Yes, absolutely. Without the mods keeping an eye on the ebb and flow of interactions here, we wouldn't have such a good forum. But without Daniel's efforts, we wouldn't have a forum at all. Thank you, Daniel, for keeping it going.
Thank you Daniel! We appreciate the update. I unfortunately am only just beginning my SQL studies, but hopefully another more experienced member might be able to lend a hand.
It's obvious that the real problem is that someone has forgotten to feed the hamster ( whose wheel powers the server) the only answer is a team of coypu to provide extra power when it's needed.
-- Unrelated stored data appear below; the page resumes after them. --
## src/rtl/dpm_pkg.sv

```systemverilog
package dpm_pkg;

    typedef enum logic [2:0] {
        ST_IDLE,
        ST_PRE,
        ST_ACT,
        ST_CSET,
        ST_CAS
    } dpm_state_e;

    typedef struct packed {
        logic ras_n;
        logic cas_n;
        logic we_n;
        logic oe_n;
    } dpm_strobe_t;

    function automatic dpm_strobe_t strobe_of(dpm_state_e st, logic row_open, logic wr);
        dpm_strobe_t s;
        s = '{ras_n: 1'b1, cas_n: 1'b1, we_n: 1'b1, oe_n: 1'b1};
        case (st)
            ST_IDLE: s.ras_n = !row_open;
            ST_PRE:  s.ras_n = 1'b1;
            ST_ACT:  s.ras_n = 1'b0;
            ST_CSET: begin
                s.ras_n = 1'b0;
                s.we_n  = !wr;
            end
            ST_CAS: begin
                s.ras_n = 1'b0;
                s.cas_n = 1'b0;
                s.we_n  = !wr;
                s.oe_n  = wr;
            end
            default: s.ras_n = 1'b1;
        endcase
        return s;
    endfunction

endpackage

```

## src/rtl/dpm_timer.sv

```systemverilog
module dpm_timer #(
    parameter int W = 3
) (
    input  logic         clk,
    input  logic         rst,
    input  logic         load,
    input  logic [W-1:0] load_val,
    output logic         done
);
    logic [W-1:0] cnt_q;

    always_ff @(posedge clk) begin
        if (rst)
            cnt_q <= '0;
        else if (load)
            cnt_q <= load_val;
        else if (cnt_q != '0)
            cnt_q <= cnt_q - 1'b1;
    end

    assign done = (cnt_q == '0);
endmodule

```

## src/rtl/dpm_row_track.sv

```systemverilog
module dpm_row_track #(
    parameter int ADDR_W = 9
) (
    input  logic              clk,
    input  logic              rst,
    input  logic              set,
    input  logic              clr,
    input  logic [ADDR_W-1:0] set_row,
    input  logic [ADDR_W-1:0] cmp_row,
    output logic              open,
    output logic              hit
);
    logic [ADDR_W-1:0] row_q;
    logic              open_q;

    always_ff @(posedge clk) begin
        if (rst) begin
            open_q <= 1'b0;
            row_q  <= '0;
        end else if (clr) begin
            open_q <= 1'b0;
        end else if (set) begin
            open_q <= 1'b1;
            row_q  <= set_row;
        end
    end

    assign open = open_q;
    assign hit  = open_q && (row_q == cmp_row);
endmodule

```

## src/rtl/dpm_ctrl.sv

```systemverilog
module dpm_ctrl
    import dpm_pkg::*;
#(
    parameter int ADDR_W = 9,
    parameter int DATA_W = 8,
    parameter int T_RCD  = 2,
    parameter int T_CAS  = 2,
    parameter int T_RP   = 2
) (
    input  logic              clk,
    input  logic              rst,
    input  logic              req_valid,
    output logic              req_ready,
    input  logic              req_write,
    input  logic [ADDR_W-1:0] req_row,
    input  logic [ADDR_W-1:0] req_col,
    input  logic [DATA_W-1:0] req_wdata,
    input  logic              close_row,
    output logic              rsp_valid,
    output logic [DATA_W-1:0] rsp_rdata,
    output logic [ADDR_W-1:0] dram_addr,
    output logic              dram_ras_n,
    output logic              dram_cas_n,
    output logic              dram_we_n,
    output logic              dram_oe_n,
    output logic [DATA_W-1:0] dram_dq_out,
    output logic              dram_dq_oe,
    input  logic [DATA_W-1:0] dram_dq_in
);
    localparam int T_MAX = (T_RCD > T_CAS) ? ((T_RCD > T_RP) ? T_RCD : T_RP)
                                           : ((T_CAS > T_RP) ? T_CAS : T_RP);
    localparam int CNT_W = $clog2(T_MAX) + 1;
    localparam logic [CNT_W-1:0] RP_LD  = CNT_W'(T_RP - 1);
    localparam logic [CNT_W-1:0] RCD_LD = CNT_W'(T_RCD - 1);
    localparam logic [CNT_W-1:0] CAS_LD = CNT_W'(T_CAS - 1);

    dpm_state_e        st_q, st_d;
    logic              wr_q, pend_q, rsp_q;
    logic [ADDR_W-1:0] row_q, col_q;
    logic [DATA_W-1:0] wd_q, rd_q;
    logic              tmr_load, tmr_done;
    logic [CNT_W-1:0]  tmr_val;
    logic              row_set, row_clr, row_open, row_hit;
    logic              accept;
    dpm_strobe_t       stb;

    assign accept = req_valid && (st_q == ST_IDLE);

    dpm_timer #(.W(CNT_W)) u_timer (
        .clk(clk), .rst(rst), .load(tmr_load), .load_val(tmr_val), .done(tmr_done)
    );

    dpm_row_track #(.ADDR_W(ADDR_W)) u_rows (
        .clk(clk), .rst(rst), .set(row_set), .clr(row_clr),
        .set_row((st_q == ST_IDLE) ? req_row : row_q),
        .cmp_row(req_row), .open(row_open), .hit(row_hit)
    );

    always_comb begin
        st_d     = st_q;
        tmr_load = 1'b0;
        tmr_val  = '0;
        row_set  = 1'b0;
        row_clr  = 1'b0;
        case (st_q)
            ST_IDLE: begin
                if (req_valid) begin
                    if (row_hit) begin
                        st_d = ST_CSET;
                    end else if (row_open) begin
                        st_d = ST_PRE; tmr_load = 1'b1; tmr_val = RP_LD; row_clr = 1'b1;
                    end else begin
                        st_d = ST_ACT; tmr_load = 1'b1; tmr_val = RCD_LD; row_set = 1'b1;
                    end
                end else if (close_row && row_open) begin
                    st_d = ST_PRE; tmr_load = 1'b1; tmr_val = RP_LD; row_clr = 1'b1;
                end
            end
            ST_PRE: begin
                if (tmr_done) begin
                    if (pend_q) begin
                        st_d = ST_ACT; tmr_load = 1'b1; tmr_val = RCD_LD; row_set = 1'b1;
                    end else begin
                        st_d = ST_IDLE;
                    end
                end
            end
            ST_ACT:  if (tmr_done) st_d = ST_CSET;
            ST_CSET: begin
                st_d = ST_CAS; tmr_load = 1'b1; tmr_val = CAS_LD;
            end
            ST_CAS:  if (tmr_done) st_d = ST_IDLE;
            default: st_d = ST_IDLE;
        endcase
    end

    always_ff @(posedge clk) begin
        if (rst) begin
            st_q   <= ST_IDLE;
            wr_q   <= 1'b0;
            pend_q <= 1'b0;
            rsp_q  <= 1'b0;
            row_q  <= '0;
            col_q  <= '0;
            wd_q   <= '0;
            rd_q   <= '0;
        end else begin
            st_q  <= st_d;
            rsp_q <= 1'b0;
            if (st_q == ST_IDLE) pend_q <= req_valid;
            if (accept) begin
                wr_q  <= req_write;
                row_q <= req_row;
                col_q <= req_col;
                wd_q  <= req_wdata;
            end
            if (st_q == ST_CAS && tmr_done && !wr_q) begin
                rd_q  <= dram_dq_in;
                rsp_q <= 1'b1;
            end
        end
    end

    assign stb         = strobe_of(st_q, row_open, wr_q);
    assign dram_ras_n  = stb.ras_n;
    assign dram_cas_n  = stb.cas_n;
    assign dram_we_n   = stb.we_n;
    assign dram_oe_n   = stb.oe_n;
    assign dram_addr   = (st_q == ST_CSET || st_q == ST_CAS) ? col_q : row_q;
    assign dram_dq_oe  = wr_q && (st_q == ST_CSET || st_q == ST_CAS);
    assign dram_dq_out = wd_q;
    assign req_ready   = (st_q == ST_IDLE);
    assign rsp_valid   = rsp_q;
    assign rsp_rdata   = rd_q;

    // Spacing monitors for the strobe timing checks
    localparam int MON_MAX = T_RP + T_RCD + 2;
    localparam int MON_W   = $clog2(MON_MAX + 1) + 1;
    logic [MON_W-1:0] hi_cnt, lo_cnt;

    always_ff @(posedge clk) begin
        if (rst) begin
            hi_cnt <= MON_W'(T_RP);
            lo_cnt <= '0;
        end else begin
            if (dram_ras_n) begin
                lo_cnt <= '0;
                if (hi_cnt < MON_W'(MON_MAX)) hi_cnt <= hi_cnt + 1'b1;
            end else begin
                hi_cnt <= '0;
                if (lo_cnt < MON_W'(MON_MAX)) lo_cnt <= lo_cnt + 1'b1;
            end
        end
    end

    AST_WE_OE_EXCL: assert property (@(posedge clk) disable iff (rst)
        !(!dram_we_n && !dram_oe_n));
    AST_WE_LEADS_CAS: assert property (@(posedge clk) disable iff (rst)
        ($fell(dram_cas_n) && !dram_we_n) |-> $past(!dram_we_n));
    AST_PRECHARGE_SPAN: assert property (@(posedge clk) disable iff (rst)
        $fell(dram_ras_n) |-> (hi_cnt >= MON_W'(T_RP)));
    AST_RAS_TO_CAS: assert property (@(posedge clk) disable iff (rst)
        $fell(dram_cas_n) |-> (lo_cnt >= MON_W'(T_RCD + 1)));
    AST_CAS_INSIDE_RAS: assert property (@(posedge clk) disable iff (rst)
        !dram_cas_n |-> !dram_ras_n);
    AST_COL_HELD: assert property (@(posedge clk) disable iff (rst)
        (!dram_cas_n && !$fell(dram_cas_n)) |-> $stable(dram_addr));
    AST_READY_QUIET: assert property (@(posedge clk) disable iff (rst)
        req_ready |-> (dram_cas_n && dram_we_n && dram_oe_n && !dram_dq_oe));
    AST_DQ_WITH_WE: assert property (@(posedge clk) disable iff (rst)
        dram_dq_oe |-> !dram_we_n);
endmodule

```

## config.mk

```make
export PLATFORM = sky130hd
export DESIGN_NAME = dpm_ctrl
export DESIGN_NICKNAME = d
export VERILOG_FILES = /design/src/rtl/dpm_pkg.sv /design/src/rtl/dpm_timer.sv /design/src/rtl/dpm_row_track.sv /design/src/rtl/dpm_ctrl.sv
export SDC_FILE = /design/constraint.sdc
export NUM_CORES = 1
export LEC_CHECK = 0
export BUFFER_PORTS_ARGS = -buffer_cell sky130_fd_sc_hd__buf_4
export CAP_MARGIN = 20
export CORE_UTILIZATION = 40
export DETAILED_ROUTE_END_ITERATION = 12
export PLACE_DENSITY = 0.71
export SETUP_SLACK_MARGIN = 0.5
export SYNTH_ARGS = -nofsm -noshare
export SYNTH_HDL_FRONTEND = slang
export SYNTH_SLANG_ARGS = --single-unit
```

## constraint.sdc

```tcl
create_clock -name clk -period 4.5 [get_ports clk]
set_input_delay 0.45 -clock clk [delete_from_list [all_inputs] [get_ports clk]]
set_output_delay 0.45 -clock clk [all_outputs]
set_load 0.05 [all_outputs]
```

---- After elaboration in Yosys (flattened, before gate mapping) ----
Cells that the tools add are included.
W data, S select, Z words.
cells by class
  $add $sub $neg .......................... 1
  equality and inequality tests ........... 9
  muxes and demuxes ....................... 38
  bitwise operators ....................... 1
  reduce and logical (&&, ||, !) cells .... 18
operator list
  operator               number
  $mux W1                20
  $mux W9                2
  $mux W3                5
  $pmux W3 S5            1
  $mux W2                6
  $eq A9 B9 Y1           1
  $eq A3 B2 Y1 const B   2
  $logic_and A1 B1 Y1    6
  $ne A2 B2 Y1 const B   3
  $pmux W2 S3            1
  $pmux W1 S2            2
  $reduce_and A4 Y1      1
  $reduce_bool A2 Y1     2
  $reduce_or A2 Y1       2
  $eq A3 B1 Y1 const B   1
  $eq A3 B3 Y1 const B   1
  $logic_not A3 Y1       1
  $ne A3 B2 Y1 const B   1
  $pmux W1 S3            1
  $reduce_or A3 Y1       1
  $logic_not A1 Y1       2
  $logic_not A2 Y1       1
  $reduce_and A2 Y1      1
  $sub A2 B1 Y2 const B  1
  other kinds (2)        2
word-level totals
  register bits ........................... 52
  input bits .............................. 39

---- Longest topological paths before layout ----
Gate-level depths: netlist of the first run.
  depth in word-level cells ............... 7
  gate-level depth with buffers ........... 8
  gate-level depth less buffers ........... 7

---- Modules after synthesis ----
Synthesis of the first run repeated with hierarchy kept, for this count alone.
unflattened totals
  cell total of the unflattened synthesis .. 299
  area total of the unflattened synthesis .. 2518.7 um^2
by module, submodules not included
  module         times used  cells an instance  area an instance (um^2)  seq. area each (um^2)
  dpm_ctrl       1           229                1950.6                   800.8
  dpm_row_track  1           57                 450.4                    200.2
  dpm_timer      1           13                 117.6                    40.0

---- Least setup slack after synthesis of the first run ----
No wires, ideal clock.
  path type ............................... flip-flop to output port
  from .................................... register st_q[2]
  to ...................................... output port dram_we_n
  arrival time ............................ 1.899 ns
  required time ........................... 4.050 ns
  setup slack ............................. 2.151 ns
  cell stages (with the launch flop) ...... 7
  cells stage by stage .................... dfxtp_1 -> buf_6 -> or3b_1 -> buf_6 -> nand2_4 -> and2_1 -> inv_1
between the ends
  cells in the longest elaborated chain, start to end .. 3
ends and longest elaborated chain
  element                                       line             source
  start: declaration                            dpm_ctrl.sv:37   dpm_state_e st_q, st_d;
  start signal: assignment                      dpm_ctrl.sv:108  st_q <= st_d;
  $eq A3 B3 Y1 or $eq A3 B2 Y1 (tied branches)  dpm_pkg.sv:21    case (st)
  $reduce_or A2 Y1 (no line) *                  n/a
  $mux W1 *                                     n/a
  end: declaration                              dpm_ctrl.sv:24   output logic dram_we_n,
Every way passes the cells marked *; elsewhere a longest branch is shown, timed or not.

---- Final worst setup path of the first run ----
  from .................................... register st_q[2]
  to ...................................... output port dram_addr[3]
between the ends
  cells in the longest elaborated chain, start to end .. 3
ends and longest elaborated chain
  element                                       line             source
  $eq A3 B2 Y1 or $eq A3 B3 Y1 (tied branches)  dpm_ctrl.sv:129  assign dram_addr = (st_q == ST_CSET || st_q == ST_CAS) ? col_q : row_q;
  $logic_or A1 B1 Y1 *                          dpm_ctrl.sv:129
  $mux W9 *                                     dpm_ctrl.sv:129
  end: declaration                              dpm_ctrl.sv:21   output logic [ADDR_W-1:0] dram_addr,
Marked as above.

==> results of run 1 <==
cells by family (layout without fill, tap and decap cells):
group                    Yosys count  count (layout)  synth area share (%)
flip-flops                        52              52                  42.7
XOR/XNOR                          10              10                  3.59
buffers and inverters             25              84                  7.13
adder cells (fa/ha/maj)            1               1                 0.513
AND/OR/NAND/NOR                  116             116                  22.7
AO/OA/AOI/OAI                     61              61                  15.5
multiplexers                      18              18                  7.85
state kept, by name, indices dropped and copies added (netlist names):
name,flops
st_q,3
u_timer.cnt_q,2
u_rows.open,1
rsp_rdata,8
rsp_valid,1
pend_q,1
row_q,9
wr_q,1
col_q,9
dram_dq_out,8
u_rows.row_q,9
power groups by stage:
stage          sequential [mW]  clock (mW)  combinational (mW)
2_1_floorplan            0.703           0               0.589
3_3_place_gp             0.673           0               0.742
3_5_place_dp             0.677           0               0.753
4_1_cts                  0.667       0.278               0.756
5_1_grt                  0.681       0.297               0.824
6_report                 0.667       0.267               0.747
critical path: cells and delay by family (launching register included):
kind / cells / cell delay, ns
buffers and inverters: 1 / 0.19
muxes: 1 / 0.36
DFF: 1 / 0.52
and+or+nand+nor: 2 / 0.74
layout make-up:
class,instances,area (um^2),area share (%)
Clock buffer,5,68.8,2.30
Tap cell,75,93.8,3.13
Timing Repair Buffer,70,526,17.5
Sequential cell,52,1040,34.7
Multi-Input combinational cell,206,1220,40.8
Clock inverter,3,22.5,0.751
Inverter,6,22.5,0.751
cell usage in the layout (no fill, tap or decap), drive strengths merged:
master,n
or2,1
mux2i,9
ha,1
dfxtp,52
a21o,3
a211oi,11
xnor2,9
mux2,9
or4,1
inv,7
a31oi,2
nand4,2
xor2,1
nor3b,2
nand2b,3
o21ai,3
buf,70
clkinv,2
and2,2
clkbuf,5
a21oi,41
nand3,11
nor3,5
or3b,1
nor2,17
o22ai,1
and3,1
nand2,70
worst paths after layout:
kind,startpoint,endpoint,cells after the start
hold reg to reg,rsp_rdata[6]$_SDFFE_PP0P_,rsp_rdata[6]$_SDFFE_PP0P_,2
setup reg to reg,st_q[0]$_SDFFE_PP0P_,row_q[3]$_SDFFE_PP0P_,4
setup / recovery,st_q[2]$_SDFFE_PP0P_,dram_addr[3],4
hold / removal,req_col[0],col_q[0]$_SDFFE_PP0P_,3
per-layer routing:
layer / part of all wire, % / routed length (um)
met5: 0 / 0
met4: 0.66 / 35
met3: 3.7 / 196
met2: 49 / 2580
met1: 47 / 2460
==> results_dict.tcl, run 1 <==
set metrics [dict create \
    outcome "finished clean" \
    chipHeight_um 80.1 \
    type_of_the_setup_path_with_the_least_slack "flip-flop to primary output" \
    htree_levels 2 \
    setup-tns-final_ns 0 \
    insertedDiodeCount 0 \
    start_kind "flip-flop" \
    initial_core_util_pct 41.4 \
    dpl.cell_count 409 \
    finClkSkew_ns 0.00800 \
    first_global_vias 1882 \
    max_slew_margin_pct 45.6 \
    clock.fmax_mhz 391 \
    final_worst_path_cycle_share_pct 56.8 \
    timing.final.setup_violations 0 \
    core_area_um2 5890 \
    antenna_violations_before_repair 0 \
    gr-total-overflow 0 \
    die-area_um2 6410 \
    finalWorstSetupSlack_ns 1.94 \
    placement.cell_area_um2 2910 \
    p_per_area_nw_per_um2 561 \
    total_power_mw 1.68 \
    worst_path_max_delay_cell "sky130_fd_sc_hd__or3b_1" \
    groute.layer.met1.usage_pct 22.5 \
    post_cts.resized_instances 0 \
    hold_violations 0 \
    ant_nets 0 \
    place_ws_ns 2.27 \
    unrepaired_setup_endpoints_after_global_routing "no" \
    grt_pass1_wl_um 8710 \
    detail_route.wl_per_cell_um 12.6 \
    grt.met2_usage_pct 28.4 \
    drt-vias-per-instance 4.91 \
    number_of_enable_flip_flop_cells_after_synthesis 0 \
    finalWirelength_um 5270 \
    hold_ws_ns 0.387 \
    critical_path_cell_by_cell "or3b_1 -> nand2_4 -> mux2_2 -> buf_4" \
    post_layout_nonfiller_instances 417 \
    clock_path_buffers 2 \
    synthDominantAreaCellType "sky130_fd_sc_hd__dfxtp_1" \
    worstHoldPathType "input port to flip-flop" \
    netlist.area_leader.share_pct 42.7 \
    synth.area.top_cells "sky130_fd_sc_hd__dfxtp_1 (43%), sky130_fd_sc_hd__nand2_1 (10%), sky130_fd_sc_hd__a21oi_1 (6.6%), sky130_fd_sc_hd__mux2i_1 (3.7%), sky130_fd_sc_hd__a211oi_1 (3.4%)" \
    track_usage_pct 17.1 \
    clock_latency_late_sink_ns 0.30 \
    root_buffer "sky130_fd_sc_hd__clkbuf_8" \
    gr_layer_usage_met3_pct 3.64 \
    internal_power_mw 0.962 \
    fin_util_pct 50.9 \
    yosys_register_bits 52 \
    finalNetCount 381 \
    timing_max_transition_violations_final 0 \
    cts.repair_timing.setup_buffer_count 0 \
    critical_path.max_fanout 10 \
    finalInstanceArea_um2 3000 \
    die_width_um 80.1 \
    drc_errors 0 \
    r2r_slack_ns 2.35 \
    grt.busiest_layer "met2" \
    grt_max_degree 53 \
    combined_area_of_all_synthesized_cells_um2 2440 \
    place_congestion 0.800 \
    syn_avg_cell_area_um2 8.62 \
    post-synth-top-count-cell "sky130_fd_sc_hd__nand2_1" \
    leakage_power_summed_over_all_cells_nw 1.25 \
    cp.arrival_ns 2.11 \
    detailroute.via_count 2048 \
    switching_component_of_the_power_mw 0.719 \
    synth_top_flop_cell "sky130_fd_sc_hd__dfxtp_1" \
    synth.cells.most_frequent "sky130_fd_sc_hd__nand2_1 (67), sky130_fd_sc_hd__dfxtp_1 (52), sky130_fd_sc_hd__a21oi_1 (32), sky130_fd_sc_hd__nor2_1 (16)" \
    clock_buffers_created_by_tritoncts 5 \
    pwr-share-clk_pct 15.9 \
    ir_drop_mv 0.296 \
    fill_cells 586 \
    layout-drive-gt1-share_pct 29.5 \
    synth_nets 323 \
    layout-area-overhead-vs-synth_pct 22.9 \
    timing_worst_slew_pin_value_ns 0.813 \
    setup.worst_path.end_class "primary output" \
    ys_types 38 \
    portBuffers 70 \
    max_cap_viol_count 0 \
    cts_tree "done" \
    clock_sinks 52 \
    drt-initial-drc-count 113 \
    crit_path_max_incr_delay_ns 0.53 \
    final.min_clock_period_ns 2.56 \
    worst-endpoint-required_ns 4.05 \
    seq_power_share_pct 39.7 \
    p_sw_share_pct 42.8 \
    power.share.combinational_pct 44.5 \
    placementRows 28 \
    clk_pin_slew_worst_paths_ns 0.10 \
    drt_pass1_iterations 6 \
    asyncSetResetFlopFracSynth_pct 0 \
    detailed_place_hpwl_um 3660 \
    seq_area_frac_synth_pct 42.7 \
    synth-warning-count 0 \
    synth_cells 283 \
    ctsHoldBuffers 0 \
    top_level_ports 71 \
]
No activity file was read; power rests on OpenSTA's default activity.
==> inputs of run 2 (changes only) <==
==> constraint.sdc (replaced) <==
create_clock -name clk -period 2.6 [get_ports clk]
set_input_delay 0.26 -clock clk [delete_from_list [all_inputs] [get_ports clk]]
set_output_delay 0.26 -clock clk [all_outputs]
set_load 0.05 [all_outputs]
==> run 2 against run 1 <==
Compared with the run above: clock power up 68%; die area unchanged; count of clock-buffer cells in the layout up 2; utilization up 1.3 points; design area up 2.6%; global-route usage up 0.46 points; highest routed layer unchanged; critical path depth unchanged; worst hold slack worse by 0.19 ns; largest power group unchanged; sequential share of layout area down 0.51 points; sequential cell count unchanged.
<file path="config.mk">
export PLATFORM = sky130hd
export DESIGN_NAME = f2i_conv
export DESIGN_NICKNAME = d
export VERILOG_FILES = /design/src/rtl/f2i_pkg.sv /design/src/rtl/f2i_classify.sv /design/src/rtl/f2i_align.sv /design/src/rtl/f2i_round.sv /design/src/rtl/f2i_conv.sv
export SDC_FILE = /design/constraint.sdc
export NUM_CORES = 1
export LEC_CHECK = 0
export BUFFER_PORTS_ARGS = -buffer_cell sky130_fd_sc_hd__buf_2
export CAP_MARGIN = 20
export CORE_UTILIZATION = 45
export CTS_CLUSTER_SIZE = 14
export DETAILED_ROUTE_END_ITERATION = 8
export MAX_ROUTING_LAYER = met4
export PLACE_DENSITY_LB_ADDON = 0.15
export REMOVE_ABC_BUFFERS = 1
export SYNTH_ARGS = -nofsm -noshare
export SYNTH_HDL_FRONTEND = slang
export SYNTH_SLANG_ARGS = --single-unit
</file>
<file path="constraint.sdc">
create_clock -name clk -period 15.1 [get_ports clk]
set_input_delay 3.02 -clock clk [delete_from_list [all_inputs] [get_ports clk]]
set_output_delay 3.02 -clock clk [all_outputs]
set_load 0.005 [all_outputs]
</file>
An update: About a week I ago I was working on the site and managed to see a the database/MySQL server crash happening in real time. I managed to capture the logs our web host needed to investigate this issue further. The relevant logs apparently get wiped when the MySQL server restarts, so they needed to capture the logs prior to the server restarting. Check. Using these logs, our hosting provider pinpointed certain configuration settings they believe are responsible. These MySQL connection settings allowed caching of database queries with delayed inserting, which essentially means the forum delays or reuses common queries to the database that are the same to reduce the load on database. This is typically something done to increase site load time forThis functionality is normally a good thing that speeds up a website, but in the case of our Xenforo setup, it caused our database to lock up to due too many attempted connections. We've disabled this type of caching and made other adjustments likely to prevent the issue from recurring. While our server provider seems to think these issues our solved, I'm unsure, but cautiously optimistic. We haven't had a reoccurrence in 10 days or so, which is promising. There's a good probability this issue is resolved. That said, I am continuing to monitor our server, and this issue or a related one could reoccur. At some point we may need a specialized system administrator to optimize our server's software, memory allocation, and database configuration. TL/DR: Our hosting provider used our server logs to pinpoint what they think the issue was, made some configuration changes, and believes they have solved the heart of the issue.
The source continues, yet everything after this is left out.